Burden of myeloproliferative neoplasms in Australia revealed
New research led by Cancer Council Queensland and Curtin University has investigated the patterns and trends of a rare group of blood cancers known as myeloproliferative neoplasms (MPN) for the first time in Australia.
The research, published in the American Journal of Hematology, explored the impact of MPN, which affects more than 5000 people in Australia currently, and found that the diagnosis and survival rates of these blood cancers are very similar to those found in recent studies in Europe, the United States and Asia.
Between 2003 and 2014, 8604 Australians were diagnosed with a classic MPN, with a median age of diagnosis of 68 years. About 80% of people diagnosed with MPNs will still be alive five years later.
Co-author Professor Peter Baade, from Cancer Council Queensland's Viertel Cancer Research Centre, explained that prior to the study there had been no Australian data describing the burden of MPN in Australia.
"Our study adds to a body of data from multiple countries, showing an apparent change in incidence patterns of myeloproliferative neoplasms," Professor Baade said.
"While the incidence of MPN has been declining since 2003, which is mostly due to a declining incidence of one type of MPN, polycythemia vera, the rates have increased for another subtype, essential thrombocythemia.
"The reason for these observed trends, particularly the declining diagnosis rate of polycythemia vera, are still unexplained, but may reflect changes in clinical investigation and registry reporting practices rather than a true change in incidence."
Study co-author John Curtin Distinguished Professor Lin Fritschi, from the School of Public Health at Curtin University, explained that changes in testing for specific genetic mutations may explain some of the trends.
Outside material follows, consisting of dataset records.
==> config.mk <==
export PLATFORM = sky130hd
export DESIGN_NAME = mem_hier_top
export DESIGN_NICKNAME = d
export VERILOG_FILES = /design/src/logic/cache_pkg.sv /design/src/logic/main_memory.sv /design/src/logic/l1_set_assoc.sv /design/src/logic/l2_fully_assoc.sv /design/src/logic/mem_hier_ctrl.sv /design/src/logic/mem_hier_top.sv
export SDC_FILE = /design/constraint.sdc
export NUM_CORES = 2
export LEC_CHECK = 0
export ABC_AREA = 1
export BUFFER_PORTS_ARGS = -buffer_cell sky130_fd_sc_hd__clkbuf_2
export CAP_MARGIN = 25
export CORE_MARGIN = 5
export CORE_UTILIZATION = 45
export DETAILED_ROUTE_END_ITERATION = 16
export PLACE_DENSITY = 0.69
export SYNTH_ARGS = -nofsm -noshare
export SYNTH_HDL_FRONTEND = slang
export SYNTH_SLANG_ARGS = --single-unit
==> constraint.sdc <==
create_clock -name i_clock -period 40 [get_ports i_clock]
set_input_delay 2 -clock i_clock [delete_from_list [all_inputs] [get_ports i_clock]]
set_output_delay 2 -clock i_clock [all_outputs]
set_load 0.03 [all_outputs]
==> src/logic/cache_pkg.sv <==
// Package with the hierarchy widths, sizes, vector types, request and lookup structs, FSM states
`default_nettype none

package cache_pkg;

  // Address split is 5 tag bits over 1 L1 set index bit
  localparam int ADDR_W    = 6;
  localparam int DATA_W    = 16;
  localparam int L1_SETS   = 2;
  localparam int L1_WAYS   = 2;
  localparam int L1_TAG_W  = 5;  // Address bits above the set index
  localparam int L2_LINES  = 8;
  localparam int AGE_W     = 3;  // One age counter per L2 line
  localparam int MEM_WORDS = 64;
  localparam int MEM_LAT   = 2;  // Read latency of main memory in cycles

  typedef logic [ADDR_W-1:0]   addr_t;
  typedef logic [DATA_W-1:0]   word_t;
  typedef logic [L1_TAG_W-1:0] l1_tag_t;
  typedef logic [AGE_W-1:0]    age_t;

  localparam age_t AGE_MAX = age_t'(2**AGE_W - 1); // Oldest age, also the L2 victim mark

  // Update request into a cache, fill or write
  typedef struct packed {
    logic  en;
    addr_t addr;
    word_t data;
  } cache_req_t;

  // Combinational lookup result
  typedef struct packed {
    logic  hit;
    word_t data;
  } lookup_t;

  typedef struct packed {
    logic  rd;
    logic  wr;
    addr_t addr;
    word_t data;
  } mem_req_t;

  typedef enum logic [1:0] {IDLE, L2_STEP, MEM_WAIT} ctrl_state_t;

endpackage

`default_nettype wire

==> src/logic/main_memory.sv <==
// Main memory word array, cleared on reset, with single-cycle write and two-stage read
`default_nettype none

module main_memory (
  input  wire logic                i_clock,
  input  wire logic                i_reset,
  input  wire cache_pkg::mem_req_t i_req,
  output cache_pkg::word_t         o_rdata,
  output logic                     o_rvalid
);
  import cache_pkg::*;

  word_t              mem_q [MEM_WORDS];
  addr_t              raddr_q;   // Address stage
  word_t              rdata_q;   // Data stage
  logic [MEM_LAT-1:0] rvalid_q;  // One valid bit per read stage

  always_ff @(posedge i_clock or posedge i_reset)
  begin
    if (i_reset)
    begin
      for (int i = 0; i < MEM_WORDS; i++)
        mem_q[i] <= '0;
      rvalid_q <= '0;
    end
    else
    begin
      if (i_req.wr)
        mem_q[i_req.addr] <= i_req.data;
      rvalid_q <= {rvalid_q[MEM_LAT-2:0], i_req.rd};
    end
  end

  always_ff @(posedge i_clock)
  begin
    raddr_q <= i_req.addr;
    rdata_q <= mem_q[raddr_q];
  end

  assign o_rdata  = rdata_q;
  assign o_rvalid = rvalid_q[MEM_LAT-1];

  // Controller writes only in IDLE and reads only in L2_STEP
  a_no_rd_wr: assert property (@(posedge i_clock) disable iff (i_reset)
    !(i_req.rd && i_req.wr));

endmodule

`default_nettype wire

==> src/logic/l1_set_assoc.sv <==
// L1 cache with 2-way set-associative arrays, tag compare, way choice and per-set LRU
`default_nettype none

module l1_set_assoc (
  input  wire logic                  i_clock,
  input  wire logic                  i_reset,
  input  wire cache_pkg::addr_t      i_addr,
  input  wire cache_pkg::cache_req_t i_req,
  output cache_pkg::lookup_t         o_look
);
  import cache_pkg::*;

  word_t   data_q [L1_SETS][L1_WAYS];
  l1_tag_t tag_q  [L1_SETS][L1_WAYS];
  logic [L1_SETS-1:0][L1_WAYS-1:0] valid_q;
  logic [L1_SETS-1:0]              lru_q;  // Way to replace next in each set

  logic [$clog2(L1_SETS)-1:0] look_set;
  logic [$clog2(L1_SETS)-1:0] upd_set;
  logic [L1_WAYS-1:0]         look_hit;
  logic [L1_WAYS-1:0]         upd_hit;
  logic                       upd_way;  // Way written by a request

  // Both ways of the set holding this address compared
  function automatic logic [L1_WAYS-1:0] way_match(addr_t a);
    logic [L1_WAYS-1:0] m;
    for (int w = 0; w < L1_WAYS; w++)
      m[w] = valid_q[a[ADDR_W-L1_TAG_W-1:0]][w] &&
             (tag_q[a[ADDR_W-L1_TAG_W-1:0]][w] == a[ADDR_W-1 -: L1_TAG_W]);
    return m;
  endfunction

  assign look_set = i_addr[ADDR_W-L1_TAG_W-1:0];
  assign upd_set  = i_req.addr[ADDR_W-L1_TAG_W-1:0];

  always_comb
  begin
    look_hit    = way_match(i_addr);
    o_look.hit  = |look_hit;
    o_look.data = '0;
    for (int w = 0; w < L1_WAYS; w++)
      if (look_hit[w])
        o_look.data = data_q[look_set][w];
  end

  // Victim order is hit way, invalid way 0, invalid way 1, then LRU
  always_comb
  begin
    upd_hit = way_match(i_req.addr);
    if (|upd_hit)
      upd_way = upd_hit[1];
    else if (!valid_q[upd_set][0])
      upd_way = 1'b0;
    else if (!valid_q[upd_set][1])
      upd_way = 1'b1;
    else
      upd_way = lru_q[upd_set];
  end

  always_ff @(posedge i_clock or posedge i_reset)
  begin
    if (i_reset)
    begin
      valid_q <= '0;
      lru_q   <= '0;
    end
    else if (i_req.en)
    begin
      valid_q[upd_set][upd_way] <= 1'b1;
      lru_q[upd_set]            <= ~upd_way; // Other way becomes LRU
    end
  end

  always_ff @(posedge i_clock)
  begin
    if (i_req.en)
    begin
      data_q[upd_set][upd_way] <= i_req.data;
      tag_q[upd_set][upd_way]  <= i_req.addr[ADDR_W-1 -: L1_TAG_W];
    end
  end

  for (genvar s = 0; s < L1_SETS; s++)
  begin : g_set_chk
    // A fill only happens on a miss, so a tag never lands twice in one set
    a_no_dup_tag: assert property (@(posedge i_clock) disable iff (i_reset)
      !(valid_q[s][0] && valid_q[s][1] && (tag_q[s][0] == tag_q[s][1])));
  end

endmodule

`default_nettype wire

==> src/logic/l2_fully_assoc.sv <==
// L2 cache with fully associative lines, parallel compare, victim choice and age counters
`default_nettype none

module l2_fully_assoc (
  input  wire logic                  i_clock,
  input  wire logic                  i_reset,
  input  wire cache_pkg::addr_t      i_addr,
  input  wire cache_pkg::cache_req_t i_req,
  output cache_pkg::lookup_t         o_look
);
  import cache_pkg::*;

  word_t                 data_q [L2_LINES];
  addr_t                 tag_q  [L2_LINES];  // Full address as tag
  age_t                  age_q  [L2_LINES];
  logic [L2_LINES-1:0]   valid_q;

  logic [L2_LINES-1:0]         look_hit;
  logic [L2_LINES-1:0]         upd_hit;
  logic [$clog2(L2_LINES)-1:0] upd_line;  // Line touched or allocated
  age_t                        old_age;   // Age of that line before the touch
  logic                        found;

  function automatic logic [L2_LINES-1:0] line_match(addr_t a);
    logic [L2_LINES-1:0] m;
    for (int k = 0; k < L2_LINES; k++)
      m[k] = valid_q[k] && (tag_q[k] == a);
    return m;
  endfunction

  always_comb
  begin
    look_hit    = line_match(i_addr);
    o_look.hit  = |look_hit;
    o_look.data = '0;
    for (int k = 0; k < L2_LINES; k++)
      if (look_hit[k])
        o_look.data = data_q[k];
  end

  // Matching line first, then first invalid, then the oldest
  always_comb
  begin
    upd_hit  = line_match(i_req.addr);
    upd_line = '0;
    old_age  = AGE_MAX;  // New allocation counts as oldest
    found    = 1'b0;
    for (int k = 0; k < L2_LINES; k++)
      if (!found && upd_hit[k])
      begin
        upd_line = k[$clog2(L2_LINES)-1:0];
        old_age  = age_q[k];
        found    = 1'b1;
      end
    for (int k = 0; k < L2_LINES; k++)
      if (!found && !valid_q[k])
      begin
        upd_line = k[$clog2(L2_LINES)-1:0];
        found    = 1'b1;
      end
    for (int k = 0; k < L2_LINES; k++)
      if (!found && (age_q[k] == AGE_MAX))
      begin
        upd_line = k[$clog2(L2_LINES)-1:0];
        found    = 1'b1;
      end
  end

  always_ff @(posedge i_clock or posedge i_reset)
  begin
    if (i_reset)
    begin
      valid_q <= '0;
      for (int k = 0; k < L2_LINES; k++)
        age_q[k] <= '0;
    end
    else if (i_req.en)
    begin
      valid_q[upd_line] <= 1'b1;
      for (int k = 0; k < L2_LINES; k++)
        if (k == upd_line)
          age_q[k] <= '0;                   // Most recent
        else if (valid_q[k] && (age_q[k] < old_age))
          age_q[k] <= age_q[k] + 1'b1;      // Younger lines slide back, saturates at AGE_MAX
    end
  end

  always_ff @(posedge i_clock)
  begin
    if (i_req.en)
    begin
      data_q[upd_line] <= i_req.data;
      tag_q[upd_line]  <= i_req.addr;
    end
  end

  // Allocation only on miss keeps every address in at most one line
  a_single_match: assert property (@(posedge i_clock) disable iff (i_reset)
    $onehot0(look_hit));

endmodule

`default_nettype wire

==> src/logic/mem_hier_ctrl.sv <==
// APB slave and sequencing FSM for L1 hits, L2 hits, memory reads and write-through
`default_nettype none

module mem_hier_ctrl (
  input  wire logic                 i_clock,
  input  wire logic                 i_reset,
  input  wire logic                 i_psel,
  input  wire logic                 i_penable,
  input  wire logic                 i_pwrite,
  input  wire cache_pkg::addr_t     i_paddr,
  input  wire cache_pkg::word_t     i_pwdata,
  input  wire cache_pkg::lookup_t   i_l1_look,
  input  wire cache_pkg::lookup_t   i_l2_look,
  input  wire cache_pkg::word_t     i_mem_rdata,
  input  wire logic                 i_mem_rvalid,
  output cache_pkg::cache_req_t     o_l1_req,
  output cache_pkg::cache_req_t     o_l2_req,
  output cache_pkg::mem_req_t       o_mem_req,
  output logic                      o_pready,
  output cache_pkg::word_t          o_prdata,
  output logic                      o_hit_l1,
  output logic                      o_hit_l2
);
  import cache_pkg::*;

  ctrl_state_t state_q;
  ctrl_state_t state_d;
  logic        access;  // APB access phase

  assign access = i_psel & i_penable;

  always_ff @(posedge i_clock or posedge i_reset)
  begin
    if (i_reset)
      state_q <= IDLE;
    else
      state_q <= state_d;
  end

  always_comb
  begin
    state_d   = state_q;
    o_pready  = 1'b0;
    o_prdata  = i_l1_look.data;
    o_hit_l1  = 1'b0;
    o_hit_l2  = 1'b0;
    o_l1_req  = '{en: 1'b0, addr: i_paddr, data: i_pwdata}; // Address always the APB one
    o_l2_req  = '{en: 1'b0, addr: i_paddr, data: i_pwdata};
    o_mem_req = '{rd: 1'b0, wr: 1'b0, addr: i_paddr, data: i_pwdata};
    case (state_q)
      IDLE:
      begin
        if (access && i_pwrite)
        begin
          // Write-through into all three levels in one cycle
          o_pready      = 1'b1;
          o_prdata      = i_pwdata;       // Written word echoed back
          o_hit_l1      = i_l1_look.hit;  // Flags from before the update
          o_hit_l2      = i_l2_look.hit;
          o_l1_req.en   = 1'b1;
          o_l2_req.en   = 1'b1;
          o_mem_req.wr  = 1'b1;
        end
        else if (access && i_l1_look.hit)
        begin
          o_pready = 1'b1; // L1 read hit, L2 left alone
          o_hit_l1 = 1'b1;
        end
        else if (access)
          state_d = L2_STEP;
      end
      L2_STEP:
      begin
        if (i_l2_look.hit)
        begin
          o_pready      = 1'b1;
          o_prdata      = i_l2_look.data;
          o_hit_l2      = 1'b1;
          o_l1_req.en   = 1'b1;            // Fill L1 from L2
          o_l1_req.data = i_l2_look.data;
          state_d       = IDLE;
        end
        else
        begin
          o_mem_req.rd = 1'b1; // Memory read issued at the end of this cycle
          state_d      = MEM_WAIT;
        end
      end
      MEM_WAIT:
      begin
        if (i_mem_rvalid)
        begin
          o_pready      = 1'b1;
          o_prdata      = i_mem_rdata;
          o_l1_req.en   = 1'b1;  // Fill both caches
          o_l1_req.data = i_mem_rdata;
          o_l2_req.en   = 1'b1;
          o_l2_req.data = i_mem_rdata;
          state_d       = IDLE;
        end
      end
      default: state_d = IDLE;
    endcase
  end

  // Master must keep the transfer open while the FSM is busy with it
  a_pready_in_access: assert property (@(posedge i_clock) disable iff (i_reset)
    o_pready |-> (i_psel && i_penable));

endmodule

`default_nettype wire

==> src/logic/mem_hier_top.sv <==
// Top level of the memory hierarchy with APB slave, L1, L2 and main memory
`default_nettype none

module mem_hier_top (
  input  wire logic           i_clock,
  input  wire logic           i_reset,
  input  wire logic           i_psel,
  input  wire logic           i_penable,
  input  wire logic           i_pwrite,
  input  wire cache_pkg::addr_t i_paddr,
  input  wire cache_pkg::word_t i_pwdata,
  output logic                o_pready,
  output logic                o_hit_l1,
  output logic                o_hit_l2,
  output cache_pkg::word_t    o_prdata
);
  import cache_pkg::*;

  cache_req_t l1_req;  // Fill or write into L1
  cache_req_t l2_req;
  lookup_t    l1_look; // Lookups on the APB address
  lookup_t    l2_look;
  mem_req_t   mem_req;
  word_t      mem_rdata;
  logic       mem_rvalid;

  mem_hier_ctrl u_ctrl (
    .i_clock      (i_clock),
    .i_reset      (i_reset),
    .i_psel       (i_psel),
    .i_penable    (i_penable),
    .i_pwrite     (i_pwrite),
    .i_paddr      (i_paddr),
    .i_pwdata     (i_pwdata),
    .i_l1_look    (l1_look),
    .i_l2_look    (l2_look),
    .i_mem_rdata  (mem_rdata),
    .i_mem_rvalid (mem_rvalid),
    .o_l1_req     (l1_req),
    .o_l2_req     (l2_req),
    .o_mem_req    (mem_req),
    .o_pready     (o_pready),
    .o_prdata     (o_prdata),
    .o_hit_l1     (o_hit_l1),
    .o_hit_l2     (o_hit_l2)
  );

  l1_set_assoc u_l1 (
    .i_clock (i_clock),
    .i_reset (i_reset),
    .i_addr  (i_paddr),
    .i_req   (l1_req),
    .o_look  (l1_look)
  );

  l2_fully_assoc u_l2 (
    .i_clock (i_clock),
    .i_reset (i_reset),
    .i_addr  (i_paddr),
    .i_req   (l2_req),
    .o_look  (l2_look)
  );

  main_memory u_mem (
    .i_clock  (i_clock),
    .i_reset  (i_reset),
    .i_req    (mem_req),
    .o_rdata  (mem_rdata),
    .o_rvalid (mem_rvalid)
  );

endmodule

`default_nettype wire

==> flow_metrics.py <==
metrics = {
    "global_route": {
        "overflow": 0,
        "grt.met3_usage": 0.0509,
        "grt_max_degree": 164,
        "busiest_layer": "met2",
        "grt_pass1_vias": 47227,
        "track_usage": 0.251,
        "grt_pass1_wl_um": 283000,
        "grt_use_met1": 0.352,
        "antenna_found_initial": 2,
        "grtUsageMet2": 0.382,
    },
    "clock_tree": {
        "worstSkewPairLatency_ns": 0.80,
        "cts_tree": "yes",
        "htreeDepth": 4,
        "clockBufferDepth": 3,
        "cts_hold_buffers": 0,
        "numCtsBuffers": 142,
        "ctsResizeCount": 0,
        "postCtsSetupBuffers": 0,
        "clkSinkCount": 1348,
        "clk_pin_slew_ns": 0.06,
        "cts-root-buf": "clkbuf_16",
    },
    "layout": {
        "synthToLayoutAreaGrowth_pct": 11.4,
        "insertedDiodeCount": 0,
        "stdcell_count": 8532,
        "finalNetCount": 6715,
        "final_common_cell": "o21ai_0",
        "final_cell_mix": "o21ai_0 (1,797), nand2_1 (1,423), dfrtp_1 (1,066), nor2_1 (770), o22ai_1 (283)",
        "layout-drive-gt1-share": 0.0758,
        "final.fill_count": 12199,
    },
    "sta": {
        "finalCritPeriodShare": 0.203,
        "setup_ws_ns": 31.87,
        "rsz0062_at_grt": "no",
        "max_freq_mhz": 123,
        "slew_violations": 0,
        "worst_clock_skew_ns": 0.0279,
        "final.setup.tns_ns": 0,
        "min_period_ns": 8.13,
        "relSlewSlack": 0.247,
        "setup_viol": 0,
        "final_hold_viol_count": 0,
        "worst_slew_pin_slew_ns": 1.13,
    },
    "placement": {
        "pre_cts_ws_ns": 31.95,
        "io_buffers": 45,
        "dp_hpwl_um": 105000,
        "gp_congestion": 0.932,
        "placed_cells": 8241,
    },
    "setup_path": {
        "critPathKind": "primary input to output pin",
        "cp.arrival_ns": 6.13,
        "crit-reg2reg-launch": "u_l2.tag_q[2][1]",
        "end_kind": "output pin",
        "crit_start": "i_paddr[0]",
        "crit_required_ns": 38.00,
        "startpoint_type": "primary input",
        "cp_max_fo": 67,
    },
    "detailed_routing": {
        "route.detailed.drc": 0,
        "firstDrtPassIters": 6,
        "wl_um": 182000,
        "wire_per_inst_um": 21.3,
        "dr.first_iter.drc_count": 6084,
        "via_count": 50805,
        "ant_nets": 0,
        "detail_route.vias_per_cell": 5.95,
    },
    "outcome": {
        "status": "finished clean",
    },
    "power_and_ir_drop": {
        "pwr_density_cell_nw_per_um2": 50.2,
        "vdd_drop_max_uv": 43.6,
        "leakage_nw": 29.0,
    },
    "yosys": {
        "synthCells": 6927,
        "synth_area_um2": 60700,
        "synth_edf_count": 260,
        "synth-main-ff-cell": "dfrtp_1",
        "yosysWarnings": 0,
        "synth_nets": 6990,
        "synth_seq_cells": 1348,
        "ys_async_sr_fraction": 0.791,
        "ys_types": 53,
        "avgSynthCellArea_um2": 8.77,
        "ys_seq_area_frac": 0.575,
    },
    "run": {
        "cap_violations": 0,
    },
    "floorplan": {
        "initial_core_util": 0.454,
        "core_um2": 134000,
        "die_area_um2": 142000,
        "rows": 134,
        "ios": 46,
        "die_h_um": 377,
        "dieWidth_um": 377,
    },
    "min_path": {
        "min_from": "u_mem.rvalid_q[0]",
        "hold_class": "flip-flop to flip-flop",
    },
}
==> cell type report <==
cell class                      instances  area [µm²]  area share
Clock buffer                          202        4170      0.0616
Clock inverter                         54         624     0.00922
Inverter                              153         599     0.00886
Multi-Input combinational cell       4826       23000       0.339
Sequential cell                      1348       34900       0.516
Tap cell                             1768        2210      0.0327
Timing Repair Buffer                  181        2170      0.0321
==> flip-flops by register name (all words and copies together), names as in the netlist, 4 cells and up <==
name / count
u_l1.data_q: 64
u_l1.tag_q: 20
u_l1.valid_q: 4
u_l2.age_q: 24
u_l2.data_q: 128
u_l2.tag_q: 48
u_l2.valid_q: 8
u_mem.mem_q: 1024
u_mem.o_rdata: 16
u_mem.raddr_q: 6
==> cells by family (layout without fill, tap and decap cells) <==
family | Yosys count | in the layout | synth area share
adder cells (fa/ha/maj) | 36 | 36 | 0.00742
flip-flops | 1348 | 1348 | 0.575
XOR/XNOR | 10 | 10 | 0.00144
buffers and inverters | 753 | 590 | 0.0475
multiplexers | 3 | 3 | 0.000494
AND/OR/NAND/NOR | 2426 | 2426 | 0.160
AO/OA/AOI/OAI | 2351 | 2351 | 0.208
==> worst paths after layout <==
kind	slack, ns	cells past startpoint	end
max	31.87	12	o_prdata[14]
min	0.35	0	u_mem.rvalid_q[1]
max reg2reg	35.00	17	u_l2.data_q[4][5]
min reg2reg	0.35	0	u_mem.rvalid_q[1]
max in group asynchronous	35.60	5	u_mem.mem_q[265]
min in group asynchronous	1.36	2	u_mem.mem_q[514]
==> critical path, stage by stage <==
cell	delay (ns)
clkbuf_2	0.12
buf_4	0.59
mux2i_1	0.30
xor2_1	0.17
nor2_1	0.06
nand3_1	0.69
clkinv_1	0.52
o41ai_1	0.74
o21ai_0	0.13
and3_1	0.18
a31oi_1	0.30
clkbuf_2	0.29
==> synth_stat cells, drive strengths merged, types with 36 or more instances <==
| cell type | number | area [µm²] |
|---|---|---|
| o21ai | 1805 | 9050 |
| nand2 | 1434 | 5460 |
| dfrtp | 1066 | 26700 |
| nor2 | 797 | 3070 |
| clkbuf | 572 | 2150 |
| o22ai | 283 | 1770 |
| edfxtp | 260 | 7810 |
| inv | 149 | 559 |
| nand3 | 108 | 551 |
| a21oi | 90 | 450 |
| o211ai | 72 | 541 |
| nand4 | 47 | 385 |
| ha | 36 | 450 |
==> layer usage <==
metal  wire length, µm  share of wire
met5                12       0.000066
met4              7700          0.042
met3             16300          0.090
met2             80600           0.44
met1             77400           0.43
==> power by group <==
part / total [mW] / internal [mW] / switching [mW]
registers: 1.56 / 1.51 / 0.0488
clock network: 1.35 / 0.788 / 0.561
logic: 0.489 / 0.133 / 0.355
total: 3.40 / 2.43 / 0.965
==> stage by stage <==
step / power, mW / utilization / area [µm²] / hold slack [ns]
5_1_grt: 3.53 / 0.506 / 67700 / 0.357
3_3_place_gp: 2.04 / 0.461 / 61600 / 0.335
4_1_cts: 3.40 / 0.500 / 66800 / 0.353
6_report: 3.40 / 0.506 / 67700 / 0.353
2_1_floorplan: 1.89 / - / 60700 / 0.331
3_5_place_dp: 2.06 / 0.464 / 62000 / 0.346
No activity file was read; power rests on OpenSTA's default activity.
"The specific gene mutations in MPNs have only been identified in the last decade and we now have tests for these genes; this has meant that many of the cases of MPN are diagnosed with blood tests and are not always picked up by the cancer registries," Professor Fritschi said.
"This change in practice may be responsible for a reduction in reported MPN rates.
"Further research using accurate population-based data, including the collection of genetic information, is needed to assess the impact of changes in clinical practice in Australia."
The research also involved researchers from University of Adelaide, Queen's University and Northern Ireland Cancer Registry and Gosford Hospital.